A consensual theme that emerged from HT Leadership Initiative was ‘need to open borders, extend dialogue and expand understanding among South Asian nations’.
If there was one consensual theme that emerged from the two-day Hindustan Times Leadership Initiative on “Peace Dividend — Progress for India and South Asia”, it was this: the need to open borders, extend dialogue and expand understanding among the countries of the region.
Delegate after high-powered delegate spoke with some measure of urgency for countries of the region to adopt a more generous stand and foster better understanding and communication with each other.
While Prime Minister Atal Bihari Vajpayee, who inaugurated the meeting in New Delhi on Friday, went so far as to prescribe a unified currency for the countries of South Asia, former Pakistan prime minister Benazir Bhutto spoke about the need for more open borders.
“Territorial borders should be in place but there should be no borders to the free movement of people,” she said in response to a question.
The European Union seemed to be the model most delegates had in mind. Bhutto said borders between the UK and France were open and people could travel freely between the two countries, but that did not mean that either country had ceased to be an independent nation.
Congress president and Opposition leader Sonia Gandhi echoed the Prime Minister’s views when she spoke not only about the need to strengthen Saarc but also urged the adoption of a Parliament for South Asia as a “permanent deliberative body on issues of regional concern and importance”. Such a Parliament would expand the perspective on South Asia among all our countries, she added.
Although Richard Haass, a key policy adviser to the George Bush administration, described Pakistan as a “threat to the entire South Asian region and the world”, he too urged that a strong and stable Pakistan was in India’s interests. “In the long run, we see India and Pakistan as partners with their future intimately intertwined,” he said. Haass added that increased bilateral trade would create interdependence between the two countries.

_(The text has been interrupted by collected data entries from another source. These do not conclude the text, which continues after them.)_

===== config.mk =====
export PLATFORM = sky130hd
export DESIGN_NAME = axis_frame_sequencer
export DESIGN_NICKNAME = d
export VERILOG_FILES = /design/src/rtl/axis_frame_sequencer.sv
export SDC_FILE = /design/constraint.sdc
export NUM_CORES = 1
export LEC_CHECK = 0
export CORE_AREA = 2 2 105 107
export CTS_BUF_LIST = sky130_fd_sc_hd__clkbuf_4 sky130_fd_sc_hd__clkbuf_8
export DETAILED_ROUTE_END_ITERATION = 12
export DIE_AREA = 0 0 107 109
export PLACE_DENSITY_LB_ADDON = 0.25
export REMOVE_ABC_BUFFERS = 1
export SETUP_SLACK_MARGIN = 0.3
export SLEW_MARGIN = 0
export SYNTH_ARGS = -nofsm -noshare
export SYNTH_HDL_FRONTEND = slang
export SYNTH_SLANG_ARGS = --single-unit

===== constraint.sdc =====
create_clock -name clk -period 4 [get_ports clk]
set_input_delay 1.2 -clock clk [delete_from_list [all_inputs] [get_ports clk]]
set_output_delay 1.2 -clock clk [all_outputs]
set_load 0.005 [all_outputs]
==> config.mk <==
export PLATFORM = sky130hd
export DESIGN_NAME = mdr_unit
export DESIGN_NICKNAME = d
export VERILOG_FILES = /design/src/rtl/mdr_unit.sv
export SDC_FILE = /design/constraint.sdc
export NUM_CORES = 1
export LEC_CHECK = 0
export CAP_MARGIN = 30
export CORE_ASPECT_RATIO = 0.7
export CORE_UTILIZATION = 31
export CTS_CLUSTER_SIZE = 28
export DETAILED_ROUTE_END_ITERATION = 6
export GPL_TIMING_DRIVEN = 1
export HOLD_SLACK_MARGIN = 0.05
export PLACE_DENSITY = 0.64
export SETUP_SLACK_MARGIN = 0.05
export SYNTH_ARGS = -nofsm -noshare
export SYNTH_HDL_FRONTEND = slang
export SYNTH_SLANG_ARGS = --single-unit
==> constraint.sdc <==
create_clock -name clk -period 3.6 [get_ports clk]
set_clock_uncertainty 0.15 [all_clocks]
set_input_delay 0.72 -clock clk [delete_from_list [all_inputs] [get_ports clk]]
set_output_delay 0.72 -clock clk [all_outputs]
set_load 0.005 [all_outputs]
`src/rtl/fp_pkg.sv`:
```
// Shared definitions for the sample front-end and the floating-point converter.
// It holds the sample width and the deserializer state encoding.
package fp_pkg;

    localparam int SAMPLE_W = 12;

    typedef enum logic {
        IDLE  = 1'b0,
        SHIFT = 1'b1
    } deser_state_t;

endpackage

```
`src/rtl/sample_hold_reg.sv`:
```
// One-entry holding register between the deserializer and the converter.
// A new word is taken when the register is empty or is draining in the same cycle.
module sample_hold_reg #(
    parameter int WIDTH = 12
) (
    input  logic             clk,
    input  logic             rst_n,
    input  logic             load,
    input  logic [WIDTH-1:0] din,
    input  logic             ready,
    output logic [WIDTH-1:0] dout,
    output logic             valid,
    output logic             drop
);

    // Handshake: a transfer happens on a rising edge where valid & ready are both 1.
    // While valid=1 and ready=0, dout and valid hold. ready with valid=0 does nothing.
    logic accept;

    assign accept = load && (!valid || ready);
    assign drop   = load && valid && !ready;

    always_ff @(posedge clk or negedge rst_n) begin
        if (!rst_n) begin
            dout  <= '0;
            valid <= 1'b0;
        end else if (accept) begin
            dout  <= din;
            valid <= 1'b1;
        end else if (valid && ready) begin
            valid <= 1'b0;
        end
    end

endmodule

```
`src/rtl/serial_sample_deserializer.sv`:
```
// Assembles MSB-first serial samples into WIDTH-bit words for the converter.
// Partial frames interrupted by a new start are discarded and flagged.
module serial_sample_deserializer
    import fp_pkg::*;
#(
    parameter int WIDTH = SAMPLE_W,
    parameter int CNT_W = 4
) (
    input  logic             clk,
    input  logic             rst_n,
    input  logic             s_en,
    input  logic             s_start,
    input  logic             s_data,
    output logic [WIDTH-1:0] d_out,
    output logic             d_valid,
    input  logic             d_ready,
    input  logic             clr_flags,
    output logic             overrun,
    output logic             frame_err,
    output deser_state_t     dbg_state
);

    localparam logic [CNT_W-1:0] CNT_LAST = CNT_W'(WIDTH - 1);
    localparam logic [CNT_W-1:0] CNT_FULL = CNT_W'(WIDTH);

    deser_state_t     state, state_nxt;
    logic [CNT_W-1:0] cnt, cnt_nxt;
    logic [WIDTH-1:0] sr, sr_nxt;
    logic [WIDTH-1:0] word;
    logic             complete;
    logic             restart;
    logic             drop;

    assign word      = {sr[WIDTH-2:0], s_data};
    assign dbg_state = state;

    always_ff @(posedge clk or negedge rst_n) begin
        if (!rst_n) begin
            state <= IDLE;
            cnt   <= '0;
            sr    <= '0;
        end else begin
            state <= state_nxt;
            cnt   <= cnt_nxt;
            sr    <= sr_nxt;
        end
    end

    always_comb begin
        state_nxt = state;
        cnt_nxt   = cnt;
        sr_nxt    = sr;
        complete  = 1'b0;
        restart   = 1'b0;
        case (state)
            IDLE: begin
                if (s_en && s_start) begin
                    sr_nxt    = {{(WIDTH-1){1'b0}}, s_data};
                    cnt_nxt   = CNT_W'(1);
                    state_nxt = SHIFT;
                end
            end
            SHIFT: begin
                if (s_en) begin
                    if (s_start) begin
                        // A start before the word is complete always wins over completion.
                        restart = 1'b1;
                        sr_nxt  = {{(WIDTH-1){1'b0}}, s_data};
                        cnt_nxt = CNT_W'(1);
                    end else if (cnt == CNT_LAST) begin
                        complete  = 1'b1;
                        sr_nxt    = word;
                        cnt_nxt   = CNT_FULL;
                        state_nxt = IDLE;
                    end else begin
                        sr_nxt  = word;
                        cnt_nxt = cnt + CNT_W'(1);
                    end
                end
            end
            default: state_nxt = IDLE;
        endcase
    end

    sample_hold_reg #(.WIDTH(WIDTH)) u_hold (
        .clk   (clk),
        .rst_n (rst_n),
        .load  (complete),
        .din   (word),
        .ready (d_ready),
        .dout  (d_out),
        .valid (d_valid),
        .drop  (drop)
    );

    // Set events take priority over a simultaneous clear.
    always_ff @(posedge clk or negedge rst_n) begin
        if (!rst_n) begin
            overrun   <= 1'b0;
            frame_err <= 1'b0;
        end else begin
            overrun   <= drop    || (overrun   && !clr_flags);
            frame_err <= restart || (frame_err && !clr_flags);
        end
    end

endmodule
```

Former Sri Lankan foreign minister Lakshman Kadirgamar said the Indo-Pak tangle had led to Saarc being held hostage to the issue. He urged the two countries to sort out their problems bilaterally.
Indian delegates representing the corporate world echoed the impassioned plea for increasing cross-border trade. Reliance Industries vice-chairman Anil Ambani articulated the need for politics to be overtaken by economic necessities while Hindustan Lever South Asia chairman M.S. ‘Vindi’ Banga spoke about the homogeneity of consumers and the marketplace in the region.
Even those otherwise at opposite ends of the political spectrum seemed united in the need to push for peace. J&K Chief Minister Mufti Mohammad Sayeed and his political rival, the National Conference’s Omar Abdullah, shared a common platform in urging a solution for Kashmir. Both warned, however, that there was no simple way out. Sayeed believed that the adoption of the Line of Control as the border was not an answer. And Abdullah voiced his displeasure at excluding hardliners from the peace process.
Former US Secretary of State Madeleine Albright, however, harped on the view that a plebiscite for Kashmir was an effective way to determine the wishes of the people of the state.
Although Albright said – to resounding applause – that she believed India should become a permanent member of the UN Security Council, it was Fukuyama who had earlier pointed out that the UN had become an ineffective organization because it no longer had either power or legitimacy.
Speaking impromptu at the close of the initiative, Hindustan Times vice-chairperson and editorial director Shobhana Bhartia said the participation and exchange of ideas had “exceeded expectation”. She said it was her belief that newspapers had to go beyond merely reporting trends to actually taking the lead in setting agendas to make the world a better place.